We have all been there,
"It worked on my machine!!".
Who wasn’t on either end of that statement?
As developers, data scientists, software engineers, we work on complex code bases that depend on many items in the background. When we want to share our code with colleagues or put up on Github as an opensource project, we need to ensure that the code will work on all different environments.
Sometimes – more often than we would like to admit – we try to run a friend’s code or a code that we got from the internet when the computer yells at us "Import Error." That error means that the code needs more information that it can’t find on your computer.
The solution for this is using Docker. Docker is a container management system that aims to facilitate sharing projects and to run them across different environments. Basically, Docker makes it easy to write and run codes smoothly on other machines with different operating systems by encapsulating the code and all its dependencies in a container.
This container makes the code self-contained and independent from the operating system.

Why we use dockers?
When we write code for Data Science or machine learning applications, we often have many concerns that make using a Docker the best option for our applications. These concerns are:
- Ensure that the application will work on all environments in the same manner.
- Save those who will use/ run your application the trouble of handling dependencies and installation problems.
- Avoid working with virtual machines.
- Focus on building the application instead of worrying about managing dependencies.
Docker Basics
So, how does Docker work?
To understand that, we first need to cover some Docker terminology, let’s get into it.
Images
Images are archive with all data needed to run an app. If you’re familiar with Programming languages, you can think of an image the same way you do a class. Classes are blueprints; they contain necessary data to generate intense, while images are blueprints with needed data to create containers.
Images don’t change, which means whatever changes you perform on a particular image will not be saved unless you save a copy of the image.
Containers
A container is an enclosed environment where your app runs. Containers only have access to the resources it is allowed to (storage, CPU, memory), and does not know anything else about the machine it is running on. A container only has access to a Linux distribution with the information needed to run the application.
Containers leave no data behind by default. Any changes made to a container, as long as you don’t save it as a new image, are lost as soon as it is removed.
Dockerfiles
Dockerfiles are files that have the needed information to run an application. Every image must contain at least – and preferably – on Dockerfile. Dockerfiles can be divided into three main sections:
- The base image: The core of the application. For example, if the application needs Python 3 to run correctly, then Python3 will be the base image, and additional libraries will be included in the instruction set.
- Instruction set: The instruction set includes RUN commands; each one represents an additional library or binary the needs to be installed or run.
- Entry command: These are the commands that run once all needed libraries are installed. For example, an entry command can be Open Jupyter Notebook, or Run the Commandline, etc.
You can think of an image like an onion, the base image is the heart of the onion, and each instruction is a new layer in the image. That’s why you need to pay attention to how you’re layering your instruction.

Volumes
Since images are fixed, and containers have a short memory – similar to RAMs – what happens if we have data that is needed to run the application?
Here’s where volumes solve the problem. When we have data needed for the application, we can go one of two ways: either access the data locally or from a volume. Accessing the data locally – having local mount points – requires you to select a specific directory on the local machine where the data is stored.
Volumes are used for shared data when you don’t know anything about the host machine – where the application will run.
Registries
Registries are the repository-equivalent for Docker images. It allows you to pull and push containers images. You can distribute your images directly from your Docker host, or use a cloud agent like Kubernetes, Docker Swarm or DockerHub. Using such services allows you to gain useful features, such as automated deployment and scaling.
How to start using Docker?
Step №1: Installing Docker
To install Docker n your device, head to the official Docker website and install the correct version for your machine. To make use that your installation went correctly, try running the following command:
docker run
If you get something like the following, then everything is up and running, and you are ready to get to work!

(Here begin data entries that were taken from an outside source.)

==> src/rtl/axis_capture_pkg.sv <==
// Shared constants for the triggered AXI4-Stream capture sequencer:
// state encoding used on the status port and by the controller FSM.
package axis_capture_pkg;

   localparam int STATE_W = 2;

   localparam logic [STATE_W-1:0] ST_IDLE    = 2'd0;
   localparam logic [STATE_W-1:0] ST_ARMED   = 2'd1;
   localparam logic [STATE_W-1:0] ST_CAPTURE = 2'd2;
   localparam logic [STATE_W-1:0] ST_DONE    = 2'd3;

   typedef enum logic [STATE_W-1:0] {
      S_IDLE    = ST_IDLE,
      S_ARMED   = ST_ARMED,
      S_CAPTURE = ST_CAPTURE,
      S_DONE    = ST_DONE
   } state_e;

endpackage

==> src/rtl/axis_capture_ctrl_if.sv <==
// Upstream and downstream stream signals of the capture controller.
// master = the controller view, slave = the source/DMA environment view.
interface axis_capture_ctrl_if #(
   parameter int TDATA_WIDTH = 32
);
   logic                     s_axis_tvalid;
   logic                     s_axis_tready;
   logic [TDATA_WIDTH-1:0]   s_axis_tdata;
   logic                     m_axis_tvalid;
   logic                     m_axis_tready;
   logic [TDATA_WIDTH-1:0]   m_axis_tdata;
   logic                     m_axis_tlast;
   logic [TDATA_WIDTH/8-1:0] m_axis_tkeep;

   modport master (
      input  s_axis_tvalid, s_axis_tdata, m_axis_tready,
      output s_axis_tready, m_axis_tvalid, m_axis_tdata, m_axis_tlast, m_axis_tkeep
   );

   modport slave (
      output s_axis_tvalid, s_axis_tdata, m_axis_tready,
      input  s_axis_tready, m_axis_tvalid, m_axis_tdata, m_axis_tlast, m_axis_tkeep
   );
endinterface

==> src/rtl/axis_pkt_counter.sv <==
// Beat counter within a packet: drives TLAST on beat len-1 and strobes
// packet completion when that last beat is accepted.
module axis_pkt_counter #(
   parameter int LEN_WIDTH = 24
) (
   input  logic                 aclk,
   input  logic                 resetn,
   input  logic                 clr_i,
   input  logic                 active_i,
   input  logic                 beat_i,
   input  logic [LEN_WIDTH-1:0] len_i,
   output logic [LEN_WIDTH-1:0] beat_cnt_o,
   output logic                 tlast_o,
   output logic                 pkt_done_o
);

   logic [LEN_WIDTH-1:0] beat_cnt_q;
   logic [LEN_WIDTH-1:0] beat_cnt_d;

   // Beat counter register.
   always_ff @(posedge aclk) begin
      if (!resetn) begin
         beat_cnt_q <= '0;
      end else begin
         beat_cnt_q <= beat_cnt_d;
      end
   end

   // TLAST compare and next count; len_i==1 makes every beat a last beat.
   always_comb begin
      tlast_o    = active_i && (beat_cnt_q == (len_i - LEN_WIDTH'(1)));
      pkt_done_o = beat_i && tlast_o;
      beat_cnt_d = beat_cnt_q;
      if (clr_i) begin
         beat_cnt_d = '0;
      end else if (pkt_done_o) begin
         beat_cnt_d = '0;
      end else if (beat_i) begin
         beat_cnt_d = beat_cnt_q + LEN_WIDTH'(1);
      end else begin
         beat_cnt_d = beat_cnt_q;
      end
   end

   assign beat_cnt_o = beat_cnt_q;

endmodule

==> src/rtl/axis_capture_ctrl.sv <==
// Triggered AXI4-Stream capture sequencer: arm/trigger FSM, trigger edge
// detection and whole-packet gating of the stream towards the DMA.
module axis_capture_ctrl
   import axis_capture_pkg::*;
#(
   parameter int TDATA_WIDTH = 32,
   parameter int LEN_WIDTH   = 24,
   parameter int CNT_WIDTH   = 16
) (
   input  logic                 aclk,
   input  logic                 resetn,
   input  logic [LEN_WIDTH-1:0] cfg_pkt_len,
   input  logic [CNT_WIDTH-1:0] cfg_n_pkts,
   input  logic                 arm,
   input  logic                 abort,
   input  logic                 trig,
   input  logic                 sw_trig,
   axis_capture_ctrl_if.master  bus,
   output logic [STATE_W-1:0]   state,
   output logic                 done_pulse,
   output logic                 cfg_err,
   output logic [CNT_WIDTH-1:0] pkt_count
);

   state_e               state_q, state_d;
   logic [LEN_WIDTH-1:0] len_q, len_d;
   logic [CNT_WIDTH-1:0] npk_q, npk_d;
   logic [CNT_WIDTH-1:0] pkt_count_q, pkt_count_d;
   logic                 stop_req_q, stop_req_d;
   logic                 cfg_err_q, cfg_err_d;
   logic                 done_pulse_q, done_pulse_d;
   logic                 trig_d_q;

   logic                 capture;
   logic                 beat;
   logic                 trg;
   logic                 cnt_clr;
   logic                 tlast;
   logic                 pkt_done;
   logic [LEN_WIDTH-1:0] beat_cnt;
   logic [CNT_WIDTH-1:0] pkt_inc;

   assign capture = (state_q == S_CAPTURE);
   assign beat    = capture && bus.s_axis_tvalid && bus.m_axis_tready;
   assign trg     = (trig && !trig_d_q) || sw_trig;
   assign pkt_inc = pkt_count_q + CNT_WIDTH'(1);

   axis_pkt_counter #(
      .LEN_WIDTH (LEN_WIDTH)
   ) u_cnt (
      .aclk       (aclk),
      .resetn     (resetn),
      .clr_i      (cnt_clr),
      .active_i   (capture),
      .beat_i     (beat),
      .len_i      (len_q),
      .beat_cnt_o (beat_cnt),
      .tlast_o    (tlast),
      .pkt_done_o (pkt_done)
   );

   // Control and status registers.
   always_ff @(posedge aclk) begin
      if (!resetn) begin
         state_q      <= S_IDLE;
         len_q        <= '0;
         npk_q        <= '0;
         pkt_count_q  <= '0;
         stop_req_q   <= 1'b0;
         cfg_err_q    <= 1'b0;
         done_pulse_q <= 1'b0;
         trig_d_q     <= 1'b0;
      end else begin
         state_q      <= state_d;
         len_q        <= len_d;
         npk_q        <= npk_d;
         pkt_count_q  <= pkt_count_d;
         stop_req_q   <= stop_req_d;
         cfg_err_q    <= cfg_err_d;
         done_pulse_q <= done_pulse_d;
         trig_d_q     <= trig;
      end
   end

   // Next-state logic; abort is only honoured on a packet boundary.
   always_comb begin
      state_d      = state_q;
      len_d        = len_q;
      npk_d        = npk_q;
      pkt_count_d  = pkt_count_q;
      stop_req_d   = stop_req_q;
      cfg_err_d    = cfg_err_q;
      done_pulse_d = 1'b0;
      cnt_clr      = 1'b0;
      case (state_q)
         S_IDLE, S_DONE: begin
            if (arm && (cfg_pkt_len != '0)) begin
               len_d       = cfg_pkt_len;
               npk_d       = cfg_n_pkts;
               pkt_count_d = '0;
               stop_req_d  = 1'b0;
               cfg_err_d   = 1'b0;
               cnt_clr     = 1'b1;
               state_d     = S_ARMED;
            end else if (arm) begin
               cfg_err_d = 1'b1;
            end else begin
               state_d = state_q;
            end
         end
         S_ARMED: begin
            if (abort) begin
               state_d      = S_IDLE;
               done_pulse_d = 1'b1;
            end else if (trg) begin
               state_d = S_CAPTURE;
            end else begin
               state_d = S_ARMED;
            end
         end
         S_CAPTURE: begin
            if (pkt_done) begin
               pkt_count_d = pkt_inc;
               if ((npk_q != '0) && (pkt_inc == npk_q)) begin
                  state_d      = S_DONE;
                  done_pulse_d = 1'b1;
               end else if (stop_req_q || abort) begin
                  state_d      = S_IDLE;
                  done_pulse_d = 1'b1;
               end else begin
                  state_d = S_CAPTURE;
               end
            end else if (abort && (beat_cnt == '0) && !beat) begin
               state_d      = S_IDLE;
               done_pulse_d = 1'b1;
            end else if (abort) begin
               stop_req_d = 1'b1;
            end else begin
               state_d = S_CAPTURE;
            end
         end
         default: begin
            state_d = S_IDLE;
         end
      endcase
   end

   // Stream gating: outside CAPTURE the source is drained and nothing is sent.
   always_comb begin
      bus.m_axis_tdata = bus.s_axis_tdata;
      if (capture) begin
         bus.m_axis_tvalid = bus.s_axis_tvalid;
         bus.s_axis_tready = bus.m_axis_tready;
      end else begin
         bus.m_axis_tvalid = 1'b0;
         bus.s_axis_tready = 1'b1;
      end
   end

   assign bus.m_axis_tlast = tlast;
   assign bus.m_axis_tkeep = {(TDATA_WIDTH/8){1'b1}};
   assign state            = state_q;
   assign done_pulse       = done_pulse_q;
   assign cfg_err          = cfg_err_q;
   assign pkt_count        = pkt_count_q;

endmodule
[src/rtl/prog_sequencer.sv]
// Program loader / instruction sequencer for an external asynchronous-read program RAM.
// Optional build macro PROG_SEQ_LOOP_EN: wrap from the last word back to word 0 while run stays high.
module prog_sequencer #(
  parameter int unsigned DEPTH = 16,
  parameter int unsigned WIDTH = 5,
  parameter logic [WIDTH-1:0] HALT_OP = '1,
  localparam int unsigned AW = $clog2(DEPTH)
) (
  input  logic             clk,
  input  logic             clear,
  input  logic             load_valid,
  input  logic [WIDTH-1:0] load_data,
  input  logic             run,
  input  logic [WIDTH-1:0] instruction,
  input  logic             instr_ready,
  output logic             wr_en,
  output logic [AW-1:0]    wr_addr,
  output logic [WIDTH-1:0] wr_data,
  output logic [AW-1:0]    address,
  output logic [WIDTH-1:0] instr_out,
  output logic             instr_valid,
  output logic             master_clear,
  output logic             busy,
  output logic             done
);

  localparam logic [AW-1:0] Last = AW'(DEPTH - 1);

  typedef enum logic [2:0] {StIdle, StLoad, StLoaded, StFetch, StIssue, StHalt} state_e;

  state_e           state_q, state_d;
  logic [AW-1:0]    count_q, count_d;
  logic [AW-1:0]    addr_q, addr_d;
  logic             wr_en_q, wr_en_d;
  logic [AW-1:0]    wr_addr_q, wr_addr_d;
  logic [WIDTH-1:0] wr_data_q, wr_data_d;
  logic             mc_q, mc_d;
  logic [WIDTH-1:0] iout_q, iout_d;
  logic             iv_q, iv_d;
  logic             busy_q, done_q;

  always_comb begin
    state_d   = state_q;
    count_d   = count_q;
    addr_d    = addr_q;
    wr_en_d   = 1'b0;
    wr_addr_d = wr_addr_q;
    wr_data_d = wr_data_q;
    mc_d      = 1'b0;
    iout_d    = iout_q;
    iv_d      = iv_q;
    unique case (state_q)
      StIdle, StLoad, StLoaded, StHalt: begin
        if (load_valid) begin
          // Any accept outside LOAD starts a fresh program at word 0.
          wr_en_d   = 1'b1;
          wr_data_d = load_data;
          wr_addr_d = (state_q == StLoad) ? count_q : '0;
          if (state_q == StLoad && count_q == Last) begin
            state_d = StLoaded;
            count_d = '0;
            mc_d    = 1'b1;
          end else begin
            state_d = StLoad;
            count_d = wr_addr_d + 1'b1;
          end
        end else if (state_q == StLoaded && run) begin
          addr_d  = '0;
          state_d = StFetch;
        end else if (state_q == StHalt && !run) begin
          addr_d  = '0;
          state_d = StLoaded;
        end
      end
      StFetch: begin
        if (instruction == HALT_OP) begin
          state_d = StHalt;
        end else begin
          iout_d  = instruction;
          iv_d    = 1'b1;
          state_d = StIssue;
        end
      end
      StIssue: begin
        if (instr_ready) begin
          iv_d = 1'b0;
          if (addr_q != Last) begin
            addr_d  = addr_q + 1'b1;
            state_d = StFetch;
          end else begin
`ifdef PROG_SEQ_LOOP_EN
            if (run) begin
              addr_d  = '0;
              state_d = StFetch;
            end else begin
              state_d = StHalt;
            end
`else
            state_d = StHalt;
`endif
          end
        end
      end
      default: state_d = StIdle;
    endcase
  end

  always_ff @(posedge clk) begin
    if (clear) begin
      state_q   <= StIdle;
      count_q   <= '0;
      addr_q    <= '0;
      wr_en_q   <= 1'b0;
      wr_addr_q <= '0;
      wr_data_q <= '0;
      mc_q      <= 1'b0;
      iout_q    <= '0;
      iv_q      <= 1'b0;
      busy_q    <= 1'b0;
      done_q    <= 1'b0;
    end else begin
      state_q   <= state_d;
      count_q   <= count_d;
      addr_q    <= addr_d;
      wr_en_q   <= wr_en_d;
      wr_addr_q <= wr_addr_d;
      wr_data_q <= wr_data_d;
      mc_q      <= mc_d;
      iout_q    <= iout_d;
      iv_q      <= iv_d;
      busy_q    <= (state_d == StLoad) || (state_d == StFetch) || (state_d == StIssue);
      done_q    <= (state_d == StHalt);
    end
  end

  assign wr_en        = wr_en_q;
  assign wr_addr      = wr_addr_q;
  assign wr_data      = wr_data_q;
  assign address      = addr_q;
  assign instr_out    = iout_q;
  assign instr_valid  = iv_q;
  assign master_clear = mc_q;
  assign busy         = busy_q;
  assign done         = done_q;

endmodule
[config.mk]
export PLATFORM = sky130hd
export DESIGN_NAME = prog_sequencer
export DESIGN_NICKNAME = d
export VERILOG_FILES = /design/src/rtl/prog_sequencer.sv
export SDC_FILE = /design/constraint.sdc
export NUM_CORES = 1
export LEC_CHECK = 0
export ABC_AREA = 1
export CAP_MARGIN = 15
export CORE_ASPECT_RATIO = 0.7
export CORE_MARGIN = 2
export CORE_UTILIZATION = 25
export DETAILED_ROUTE_END_ITERATION = 16
export GPL_TIMING_DRIVEN = 0
export PLACE_DENSITY = 0.47
export RECOVER_POWER = 50
export SYNTH_ARGS = -nofsm -noshare
export SYNTH_HDL_FRONTEND = slang
export SYNTH_SLANG_ARGS = --single-unit
[constraint.sdc]
create_clock -name clk -period 2.6 [get_ports clk]
set_clock_uncertainty 0.1 [all_clocks]
set_input_delay 0.52 -clock clk [delete_from_list [all_inputs] [get_ports clk]]
set_output_delay 0.52 -clock clk [all_outputs]
set_load 0.005 [all_outputs]
Word-level counts from Yosys, hierarchy flattened --
Index checks and enable logic that the tools add are counted.
Storage, ports and cells: logic and storage cells 70, register bits 30, input bits 15, output and inout bits 23
Cells by class: add/sub/neg operators 2, bitwise gates (word level) 3, reductions and logical operators 16, multiplexer cells 21, equal/unequal tests 17
Operator list (number):
- two-way mux 4 bit | 7
- two-way mux 3 bit | 5
- equality test 3 bit (second input constant) | 4
- equality test 3 x 2 -> 1 bit (second input constant) | 3
- case mux 3 bit (3 select lines) | 1
- adder 4 x 1 -> 4 bit (second input constant) | 2
- inequality test 2 bit (second input constant) | 4
- case mux 4 bit (2 select lines) | 1
- equality test 3 x 1 -> 1 bit (second input constant) | 2
- equality test 5 bit (second input constant) | 1
- two-way mux 1 bit | 5
- AND reduction 5 bit | 1
- equality test 4 bit (second input constant) | 1
- inequality test 4 bit (second input constant) | 1
- AND reduction 2 bit | 2
- nonzero test 2 bit | 2
- OR reduction 4 bit | 1
- logical AND 1 bit | 3
- logical NOT 3 bit | 1
- inequality test 3 bit (second input constant) | 1
- NOT 1 bit | 3
- AND reduction 3 bit | 1
- OR reduction 3 bit | 1
- logical OR 1 bit | 2
- 4 further kinds | 4

Longest topological paths before layout --
depth after elaboration 9, mapped depth 11, gate-level depth less buffers 10

Worst setup path before layout --
Ideal clock, no wire load.
kind register -> register, start reg state_q[0], end reg count_q[2], arrival time 1.195 ns, period minus slack after synthesis 1.365 ns, stages on the path, launching flop included 10, setup slack 1.235 ns, path buffers 0, data required time 2.430 ns, library setup time 0.070 ns, path through dfxtp_1 -> inv_2 -> nor2_2 -> nand2_1 -> nor2_1 -> ha_1 -> inv_1 -> nand2_1 -> nand3_1 -> a21oi_1
On the way: cells in the longest elaborated chain, start to end 4, elaborated cells between the ends (all ways) 10, those cells by class 1 x add/sub; 3 x eq/ne; 2 x mux; 4 x reduce/logical
RTL lines:
- from (decl) | RTL line 31 | state_e state_q, state_d;
- from (signal assigned) | RTL line 110 | state_q <= StIdle;
- from (signal assigned) | RTL line 122 | state_q <= state_d;
- equality test 3 x 1 -> 1 bit | RTL line 52, 58, 59
- two-way mux 4 bit | RTL line 58 | wr_addr_d = (state_q == StLoad) ? count_q : '0;
- adder 4 x 1 -> 4 bit | RTL line 65 | count_d = wr_addr_d + 1'b1;
- two-way mux 4 bit | RTL line 59 | if (state_q == StLoad && count_q == Last) begin
- to (signal assigned) | RTL line 123 | count_q <= count_d;
- to (decl) | RTL line 32 | logic [AW-1:0] count_q, count_d;
Several ways; a longest one is shown, not always the timed one. A chain may end at the register's enable or synchronous reset.

Worst setup path in the final report --
start in load_valid, end reg wr_addr_q[3], in the netlist wr_addr[3]
On the way: cells in the longest elaborated chain, start to end 1
RTL lines:
- from (decl) | RTL line 11 | input logic load_valid,
- AND reduction 2 bit (no source line)
- to (signal assigned) | RTL line 126 | wr_addr_q <= wr_addr_d;
- to (decl) | RTL line 35 | logic [AW-1:0] wr_addr_q, wr_addr_d;
No other way between the ends.

==> results.rst <==
.. list-table::
   :header-rows: 1

   * - Metric
     - Value
   * - First-pass GRT wire length
     - 6090 microns
   * - Time the final worst path needs with I/O delays and setup
     - 2120 ps
   * - Synth unique cells
     - 21
   * - Clock buffers created by TritonCTS
     - 5
   * - Root cell of the clock tree
     - sky130_fd_sc_hd__clkbuf_8
   * - Post-placement cell count
     - 325
   * - Worst-path fanout max
     - 10
   * - Total half-perimeter wirelength after legalization and detailed placement
     - approximately 2800 microns
   * - DIE AREA
     - 6530 sq um
   * - Standard cell core area
     - roughly 5700 sq um
   * - Worst setup path category
     - in -> reg
   * - Number of antenna cells inserted
     - 0
   * - Fraction of layout cells with a size suffix above 1
     - about 10%
   * - Number of H-tree levels
     - 2
   * - Hold crit path type
     - reg -> reg
   * - Leakage power figure
     - roughly 0.00083 uW
   * - Share of total power in the clock network
     - between 40% and 50%
   * - Part of the total power dissipated in combinational logic
     - ~14%
   * - Data arrival at the endpoint of the critical path
     - between 2000 and 2500 ps
   * - Final weighted congestion in routability-driven placement
     - about 0.83
   * - Actual slew at the worst max-slew pin
     - roughly 630 ps
   * - Placed cell area
     - around 1900 sq um
   * - WP data required
     - approximately 2700 ps
   * - First-pass DRT Iterations
     - 4
   * - Area of combinational cells with multiple inputs
     - 692 sq um
   * - Sequential-to-total area share from yosys stat
     - between 40 and 50%
   * - Final cycle utilization of the critical path
     - about four fifths
   * - Final hold slack
     - between 300 and 400 ps
   * - Power Density
     - 561 nW/um^2
   * - Summed area of non-filler cells in the final layout
     - between 2000 and 2500 sq um
   * - Number of design rule violations left after detail routing
     - 0
   * - Die W
     - 95.7 microns
   * - Largest vdd supply drop
     - about 0.00018 V
   * - Ratio of routed vias to standard cells
     - roughly 4.3
   * - Sequential cell area
     - 601 sq um
   * - End point of the most critical hold path
     - instr_out[0]
   * - Starting density of the core
     - about a quarter
   * - Net switching power of the design
     - 288 uW
   * - Mapped Nets
     - roughly 230
   * - Number of global-route vias before repair
     - 1279
   * - Total wire length after detailed routing
     - 3740 microns
   * - Net total in the final layout
     - roughly 270
   * - Resized cells post-CTS
     - 0
   * - Source of the worst register-to-register timing path
     - state_q[0]
   * - Post CTS Setup Buffer Count
     - 0
   * - Skew-Pair Late Insertion Delay
     - roughly 290 ps
   * - Critical path capture point type
     - flop
   * - Worst hold path cell count
     - 2
   * - Grt ovf
     - 0
   * - Die Height
     - between 60 and 70 microns
   * - Number of vias in the routed layout
     - about 1400
   * - Synth Instances
     - about 210
   * - Synthesis-to-layout area growth
     - 35.9%
   * - Yosys warning total
     - 0
   * - CTS Buffer Depth
     - 2
   * - Internal Dissipation
     - roughly 830 uW
   * - Startpoint Class
     - input pin
   * - Antenna Violating Nets Remaining
     - 0
   * - Worst max-slew margin expressed relative to the limit
     - between 50% and 60%
   * - Number of placed I/O pins
     - 38
   * - Critical path buffers and inverters
     - 3
   * - Global routing usage summed across all routing layers
     - between 10% and 20%
   * - Switching share of total power
     - around 26%
   * - Final count of negative-setup-slack endpoints
     - 0
   * - HP Start
     - instr_out[0]
   * - Status
     - complete, no violations
   * - Reg-to-reg critical path endpoint
     - wr_addr[3]
   * - CP max stage delay
     - approximately 650 ps
   * - Flops & latches, synth
     - 30
   * - Unrepaired setup endpoints after global routing
     - false
   * - Largest net degree at the start of global routing
     - 11
   * - Hold bufs inserted after CTS
     - 0
   * - TritonCTS clock tree
     - built
   * - Antenna violations before repair
     - 0
   * - Iteration-0 DRC Markers
     - a little under 80
   * - Critical-path cell with the highest stage delay
     - sky130_fd_sc_hd__dlygate4sd3_1
   * - Filler cell count
     - 640
   * - Crit path cell chain
     - dlygate4sd3_1, nand3_1, clkinv_1, clkbuf_1, o21ai_0, a21oi_1
   * - Clock sink count
     - 30
   * - Part of the total power dissipated in sequential elements
     - roughly 44%
   * - Final sum of negative setup slack
     - 0 ps
   * - Combined area of all synthesized cells
     - between 1000 and 1500 sq um
   * - CTS clock-pin slew for the worst setup and hold paths
     - ~70 ps
   * - Dominant delay contributor by cell family on the critical path
     - buffers and inverters
   * - Final max-slew violation count
     - 0
   * - Port Buffers
     - 36
   * - Timing-limited maximum frequency
     - approximately 0.47 GHz
   * - Final routed wire length divided by cell count
     - ~11 microns
   * - Final number of hold-violating endpoints
     - 0
   * - Register-to-register path setup slack
     - 790 ps
   * - FF-to-FF path depth
     - 7
   * - Post-synthesis average cell area
     - ~6.9 sq um
   * - Row cnt
     - 23
   * - Fin util
     - 35.1%
   * - Max Cap Violations
     - 0
   * - Non-filler cells, final
     - between 300 and 400
-- worst register-to-register path, delay by kind of cell (launching register included) --
kind | cells | cell delay, ps
AOI/OAI and AO/OA | 2 | 270
and+or+nand+nor | 2 | 300
DFF | 1 | 460
buffers and inverters | 3 | 590
-- logic make-up after synthesis --
group,after synthesis,synth area share [%]
buffers and inverters,37,10.2
flip-flops,30,40.8
AND/OR/NAND/NOR,110,35.3
AO/OA/AOI/OAI,35,12.1
adder cells (fa/ha/maj),2,1.70
-- synth_stat cells, drive strengths merged --
| cell | number | area share (%) |
|---|---|---|
| nand4 | 5 | 2.1 |
| a21oi | 24 | 8.2 |
| nand2 | 64 | 17 |
| ha | 2 | 1.7 |
| nor2 | 24 | 7.8 |
| buf | 5 | 2.0 |
| clkbuf | 1 | 0.25 |
| o211ai | 1 | 0.51 |
| inv | 31 | 7.9 |
| nand3 | 16 | 7.6 |
| nor3 | 1 | 0.34 |
| o21ai | 10 | 3.4 |
| dfxtp | 30 | 41 |
-- worst max path at each step --
stage / end / slack (ps) / cells past startpoint / start
3_5_place_dp: instr_valid / 530 / 4 / instruction[3]
4_1_cts: address[2] / 700 / 1 / address[2]
3_3_place_gp: instr_out[2] / 520 / 4 / instruction[2]
2_1_floorplan: count_q[2] / 1230 / 9 / state_q[0]
5_1_grt: wr_addr[3] / 330 / 6 / load_valid
6_report: wr_addr[3] / 480 / 6 / load_valid
-- per-layer routing --
metal	GRT usage [%]	up-vias	part of all wire, %
met5	0	-	0
met4	4.29	0	1.2
met3	4.96	5	8.8
met2	16.2	40	35
met1	18.5	609	55
li1	-	767	-
-- placed cells by master, fill, tap and decap left out, drive strengths merged --
master	synthesis	routed
bufinv	0	1
dlygate4sd3	0	4
dfxtp	30	30
o211ai	1	1
nand2	64	64
nor2	24	24
clkinv	0	3
nand4	5	5
nand3	16	16
clkbuf	1	8
ha	2	2
o21ai	10	10
a21oi	24	24
clkdlybuf4s50	0	32
buf	5	3
nor3	1	1
inv	31	30
-- cell type report --
class / count / share of cell area [%]
tap: 75 / 4.69
timing repair buffer: 36 / 18.0
multi-input combinational: 147 / 34.6
buffer: 6 / 1.44
inverter: 31 / 5.82
clock inverter: 3 / 2.00
sequential: 30 / 30.0
clock buffer: 5 / 3.44
-- registers in the layout, summed over array words and instances, names as in the netlist --
name,cells
count_q,4
master_clear,1
state_q,3
wr_en,1
wr_addr,4
done,1
instr_valid,1
address,4
instr_out,5
wr_data,5
busy,1
-- metrics by stage --
stage	setup WS (ps)	total power, uW
2_1_floorplan	1230	591
3_3_place_gp	520	670
3_5_place_dp	534	669
4_1_cts	695	1140
5_1_grt	334	1180
6_report	477	1120
-- power groups by stage --
stage / logic, uW / clock network, uW / registers [uW]
6_report: 155 / 472 / 495
3_5_place_dp: 163 / 0 / 506
4_1_cts: 164 / 485 / 496
5_1_grt: 177 / 503 / 498
3_3_place_gp: 164 / 0 / 506
2_1_floorplan: 85.3 / 0 / 505
(Power assumes the default switching activity.)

Step №2: Get to know the basic commands
Dockers are quite a broad concept. However, you can get very far by knowing the basic 6 commands, run, ps, rename, stop, start, and logs.

Step №3: Prepare the requirements file
You can either add the binaries and needed libraries to the Dockerfile directly; it’s better to have them in an independent file. This file is often called requirments.txt. Here’s an example of a requirements.txt file.

Step №4: Prepare the Dockerfile
Write a simple, efficient Dockerfile. It’s time to assemble the onion from the inside out. We need to set a base image and the entry commands.

Step №5: Create a Docker image
Often our code is hosted on GitHub, which makes it very easy to create an image of the code. If you have GitHub locally, you can use the command line and run the repo2docker command to create an image from your repo.
However, if the code you’re trying to create an image for is on GitHub, then you can use myBinder too generate and host your repo’s image. You will be able to access the image using a link provided by myBinder. If you are using myBinder, the requirement.txt will be called envrionment.yml, and it will contain the same information as the requirements.
To use myBinder, you need to have the link of your repo‘s master branch. For this article, I am using a repo I created for an event.

If you’re using Anaconda navigator, you can use the Conda command line to generate the envrionment.yml file of a specific environment using this command:
conda env export --name ENVNAME > envname.yml
Step №6: Run a container
To run a container, you can use the run command we mentioned previously if the container is already downloaded on your machine. However, if you use myBinder and the image is hosted on the cloud, you can access it by using the link generated with the image. The link is added to your readme.md file and cause a badge that starts a container.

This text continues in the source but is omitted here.